Disney, un día en el mundo mágico

Y lo que habíamos planeado casi por casualidad el día anterior, este, se convertía en realidad para cumplir las sueños, siguiendo su slogan estábamos yendo a Disney.
Nos levantamos temprano, tomamos un rico y fuerte desayuno, lo cual no sería muy bueno para nuestras aventuras, pero como estaba incluido, no nos quedaban muchas alternativas. Tomamos el subte y un tren y llegamos al mundo de fantasía, entramos al parque en pocos minutos y esperamos ver las interminables colas que por suerte nunca aparecieron, el clima bajo cero, pero de un día soleado, espantaron al resto de los turistas.
 
Teníamos entrada para dos parques, con lo cual pensaba que teníamos que elegir entre 2 de los x parques, sin embargo no fue así, EuroDisney es mucho más chico que se hermano gringo y sólo cuenta con dos parques que nosotros pudimos recorrer perfectamente en nuestro día sin colas, lo cual fue genial, teniendo en cuenta para la cantidad de personas que el parque está preparado. De esa forma fuimos hacia donde menos gente iba, el Walt Disney Studios, al dar el primer paso uno ya empieza a respirar la magia y a descubrir como cada esquina está hecha del material de los sueños. Pasando las primeras tiendas y restaurantes que se encuentra en mayor cantidad que los propios juegos, pudimos ver al señor Disney de la mano de su mayor “no creación” el ratón Mickey, con un fondo del monte con el cartel de Hollywood. Seguimos caminando y vimos el primer juego, un carrito para nenes de Buscando a Nemo, que entramos únicamente porque no había que hacer cola. Resultó que el juego no era tan para nenes, sino una maravillosa montaña rusa en la oscuridad con proyecciones holográficas (en 3D) de la película que le daba el nombre, la cual nos disparó estrepitosamente a la hora de comenzar, nosotros acostumbrados a la lenta y agonizante subida de las montañas rusas esperábamos algo similar y recibimos la primer sorpresa en el mundo de fantasía.

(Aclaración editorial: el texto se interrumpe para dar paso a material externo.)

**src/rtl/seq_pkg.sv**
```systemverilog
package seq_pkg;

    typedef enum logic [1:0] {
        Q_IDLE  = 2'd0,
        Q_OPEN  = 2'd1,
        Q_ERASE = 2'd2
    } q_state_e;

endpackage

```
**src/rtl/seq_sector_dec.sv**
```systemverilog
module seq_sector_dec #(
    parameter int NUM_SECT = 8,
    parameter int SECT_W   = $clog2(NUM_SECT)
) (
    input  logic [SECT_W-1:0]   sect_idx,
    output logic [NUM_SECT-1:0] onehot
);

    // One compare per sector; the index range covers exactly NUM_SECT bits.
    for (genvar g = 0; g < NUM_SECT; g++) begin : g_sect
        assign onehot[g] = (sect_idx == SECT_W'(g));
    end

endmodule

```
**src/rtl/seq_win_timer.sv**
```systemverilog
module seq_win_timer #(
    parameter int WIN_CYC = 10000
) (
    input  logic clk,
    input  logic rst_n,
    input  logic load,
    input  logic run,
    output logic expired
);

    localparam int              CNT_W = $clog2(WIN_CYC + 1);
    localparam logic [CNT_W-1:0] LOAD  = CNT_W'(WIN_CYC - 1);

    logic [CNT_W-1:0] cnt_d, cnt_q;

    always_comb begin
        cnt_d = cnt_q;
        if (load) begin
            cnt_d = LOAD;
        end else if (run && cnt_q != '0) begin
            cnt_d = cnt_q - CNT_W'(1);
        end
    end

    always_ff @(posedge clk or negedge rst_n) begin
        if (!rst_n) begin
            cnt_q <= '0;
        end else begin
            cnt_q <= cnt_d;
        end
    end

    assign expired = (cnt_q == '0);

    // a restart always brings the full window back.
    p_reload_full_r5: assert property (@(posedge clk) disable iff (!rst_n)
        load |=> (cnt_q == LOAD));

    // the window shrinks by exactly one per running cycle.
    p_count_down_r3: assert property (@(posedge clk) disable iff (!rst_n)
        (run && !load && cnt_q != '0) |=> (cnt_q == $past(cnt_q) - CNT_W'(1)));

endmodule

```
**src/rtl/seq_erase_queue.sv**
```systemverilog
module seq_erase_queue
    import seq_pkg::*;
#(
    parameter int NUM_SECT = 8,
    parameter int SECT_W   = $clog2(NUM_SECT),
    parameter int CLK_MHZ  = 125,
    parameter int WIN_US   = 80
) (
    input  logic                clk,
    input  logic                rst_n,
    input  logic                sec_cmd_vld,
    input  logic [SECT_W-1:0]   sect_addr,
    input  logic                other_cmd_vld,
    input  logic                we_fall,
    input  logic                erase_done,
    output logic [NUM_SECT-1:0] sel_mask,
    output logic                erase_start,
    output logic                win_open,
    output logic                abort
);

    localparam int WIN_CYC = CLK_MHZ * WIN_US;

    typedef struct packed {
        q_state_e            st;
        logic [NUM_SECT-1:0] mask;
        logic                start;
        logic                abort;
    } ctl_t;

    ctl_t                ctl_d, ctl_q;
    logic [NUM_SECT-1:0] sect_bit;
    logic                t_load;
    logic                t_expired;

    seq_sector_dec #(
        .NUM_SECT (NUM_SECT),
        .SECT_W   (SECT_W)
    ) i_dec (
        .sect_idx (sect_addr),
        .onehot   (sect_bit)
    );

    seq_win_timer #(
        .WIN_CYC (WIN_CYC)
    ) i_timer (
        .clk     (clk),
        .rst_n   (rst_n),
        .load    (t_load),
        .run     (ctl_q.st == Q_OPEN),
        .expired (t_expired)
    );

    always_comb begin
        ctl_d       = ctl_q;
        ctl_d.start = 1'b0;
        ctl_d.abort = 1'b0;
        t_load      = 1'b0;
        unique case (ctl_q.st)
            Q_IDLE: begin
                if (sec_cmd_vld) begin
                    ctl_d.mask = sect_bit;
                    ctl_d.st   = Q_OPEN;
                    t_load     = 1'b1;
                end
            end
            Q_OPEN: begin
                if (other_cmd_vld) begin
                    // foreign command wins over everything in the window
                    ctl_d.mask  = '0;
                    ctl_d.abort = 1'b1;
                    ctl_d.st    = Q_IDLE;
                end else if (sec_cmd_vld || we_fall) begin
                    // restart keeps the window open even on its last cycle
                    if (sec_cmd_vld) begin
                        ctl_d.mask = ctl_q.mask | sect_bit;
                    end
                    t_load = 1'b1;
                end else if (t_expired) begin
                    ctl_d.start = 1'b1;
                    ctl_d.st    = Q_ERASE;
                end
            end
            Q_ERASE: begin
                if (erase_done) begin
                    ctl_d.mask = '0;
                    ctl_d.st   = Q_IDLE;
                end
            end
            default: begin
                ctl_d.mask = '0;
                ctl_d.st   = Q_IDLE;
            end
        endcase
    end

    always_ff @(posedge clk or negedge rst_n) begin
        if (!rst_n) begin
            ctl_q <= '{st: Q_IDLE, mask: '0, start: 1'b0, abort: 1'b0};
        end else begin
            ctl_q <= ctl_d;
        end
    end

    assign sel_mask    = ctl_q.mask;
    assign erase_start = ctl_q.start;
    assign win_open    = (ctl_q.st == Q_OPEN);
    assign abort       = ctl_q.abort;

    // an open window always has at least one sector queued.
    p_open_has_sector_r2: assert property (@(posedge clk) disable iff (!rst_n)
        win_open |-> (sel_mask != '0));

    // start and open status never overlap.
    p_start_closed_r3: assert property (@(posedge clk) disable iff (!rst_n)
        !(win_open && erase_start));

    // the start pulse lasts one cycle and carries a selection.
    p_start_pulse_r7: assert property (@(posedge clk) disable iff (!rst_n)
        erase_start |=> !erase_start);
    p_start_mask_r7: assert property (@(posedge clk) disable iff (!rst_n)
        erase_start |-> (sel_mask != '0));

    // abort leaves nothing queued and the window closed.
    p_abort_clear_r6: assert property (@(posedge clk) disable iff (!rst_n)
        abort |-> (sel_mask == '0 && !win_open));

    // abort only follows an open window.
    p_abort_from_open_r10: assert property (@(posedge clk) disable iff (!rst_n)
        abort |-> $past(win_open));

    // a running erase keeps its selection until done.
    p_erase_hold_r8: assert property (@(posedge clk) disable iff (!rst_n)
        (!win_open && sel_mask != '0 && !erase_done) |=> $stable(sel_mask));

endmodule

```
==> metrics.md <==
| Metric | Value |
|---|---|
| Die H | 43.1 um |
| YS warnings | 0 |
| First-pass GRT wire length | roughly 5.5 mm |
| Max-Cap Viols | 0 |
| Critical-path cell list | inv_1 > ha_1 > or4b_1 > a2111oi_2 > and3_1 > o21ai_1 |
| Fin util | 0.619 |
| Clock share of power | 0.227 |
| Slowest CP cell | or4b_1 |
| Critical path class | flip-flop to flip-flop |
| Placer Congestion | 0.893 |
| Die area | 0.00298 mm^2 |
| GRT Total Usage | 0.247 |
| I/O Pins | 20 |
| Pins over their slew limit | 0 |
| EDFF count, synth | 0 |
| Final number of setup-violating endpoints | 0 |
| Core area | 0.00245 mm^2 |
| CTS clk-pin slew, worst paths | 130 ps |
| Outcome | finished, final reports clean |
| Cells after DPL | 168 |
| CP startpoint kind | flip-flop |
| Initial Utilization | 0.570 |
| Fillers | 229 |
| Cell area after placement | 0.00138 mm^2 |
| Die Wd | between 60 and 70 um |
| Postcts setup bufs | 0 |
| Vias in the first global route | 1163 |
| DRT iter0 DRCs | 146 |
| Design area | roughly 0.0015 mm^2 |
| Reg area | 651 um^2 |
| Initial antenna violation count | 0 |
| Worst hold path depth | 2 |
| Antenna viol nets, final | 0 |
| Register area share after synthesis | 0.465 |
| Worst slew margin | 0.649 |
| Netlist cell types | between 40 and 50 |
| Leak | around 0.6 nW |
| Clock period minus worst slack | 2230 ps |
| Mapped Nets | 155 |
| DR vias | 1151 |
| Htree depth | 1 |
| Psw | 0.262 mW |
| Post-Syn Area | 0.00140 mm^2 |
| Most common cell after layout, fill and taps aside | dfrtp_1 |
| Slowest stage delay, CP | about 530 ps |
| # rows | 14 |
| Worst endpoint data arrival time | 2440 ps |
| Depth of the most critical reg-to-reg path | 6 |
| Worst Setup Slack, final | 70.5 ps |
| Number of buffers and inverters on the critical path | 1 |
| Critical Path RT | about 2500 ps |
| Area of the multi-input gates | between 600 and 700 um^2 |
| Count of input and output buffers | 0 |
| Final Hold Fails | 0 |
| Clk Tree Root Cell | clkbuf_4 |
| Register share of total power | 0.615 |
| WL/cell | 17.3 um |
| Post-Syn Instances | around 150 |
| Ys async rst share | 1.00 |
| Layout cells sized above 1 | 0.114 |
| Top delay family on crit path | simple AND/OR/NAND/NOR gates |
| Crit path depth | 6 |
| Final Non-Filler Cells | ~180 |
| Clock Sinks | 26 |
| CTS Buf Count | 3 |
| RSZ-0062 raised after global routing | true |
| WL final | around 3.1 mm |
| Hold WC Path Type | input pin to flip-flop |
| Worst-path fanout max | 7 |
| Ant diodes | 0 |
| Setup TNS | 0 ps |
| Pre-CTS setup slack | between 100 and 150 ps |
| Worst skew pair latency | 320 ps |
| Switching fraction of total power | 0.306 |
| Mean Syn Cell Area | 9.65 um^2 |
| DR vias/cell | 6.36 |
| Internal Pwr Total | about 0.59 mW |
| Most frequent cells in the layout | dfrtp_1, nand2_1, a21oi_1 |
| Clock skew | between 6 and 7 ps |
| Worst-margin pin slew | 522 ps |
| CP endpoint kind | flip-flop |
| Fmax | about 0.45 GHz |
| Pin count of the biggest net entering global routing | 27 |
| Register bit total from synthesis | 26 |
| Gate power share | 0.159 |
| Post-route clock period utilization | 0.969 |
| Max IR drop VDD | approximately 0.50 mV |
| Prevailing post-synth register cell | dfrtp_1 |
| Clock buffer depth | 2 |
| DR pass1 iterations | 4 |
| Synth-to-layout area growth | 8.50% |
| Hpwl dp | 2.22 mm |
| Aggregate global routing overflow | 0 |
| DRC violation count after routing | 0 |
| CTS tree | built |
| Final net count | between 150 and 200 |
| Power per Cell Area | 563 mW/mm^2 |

Salimos del juego como nenes saltando y gritando, aun más que antes de entrar, interrumpiéndonos para contarnos que nos había gustado más. Las emociones se fueron acrecentando a medida que pasaba el tiempo y los juegos nos sorprendían cada vez más. Fuimos extremadamente afortunados ya que el parque estaba prácticamente vacío en comparación a lo que debía ser, y las colas duraban apenas 10 minutos como exageración, a tal punto que pudimos repetir juegos y lo único que nos perdimos fueron los shows.
Finalmente el parque cerró y nos despedimos de aquél lugar donde habíamos vuelto a ser niños!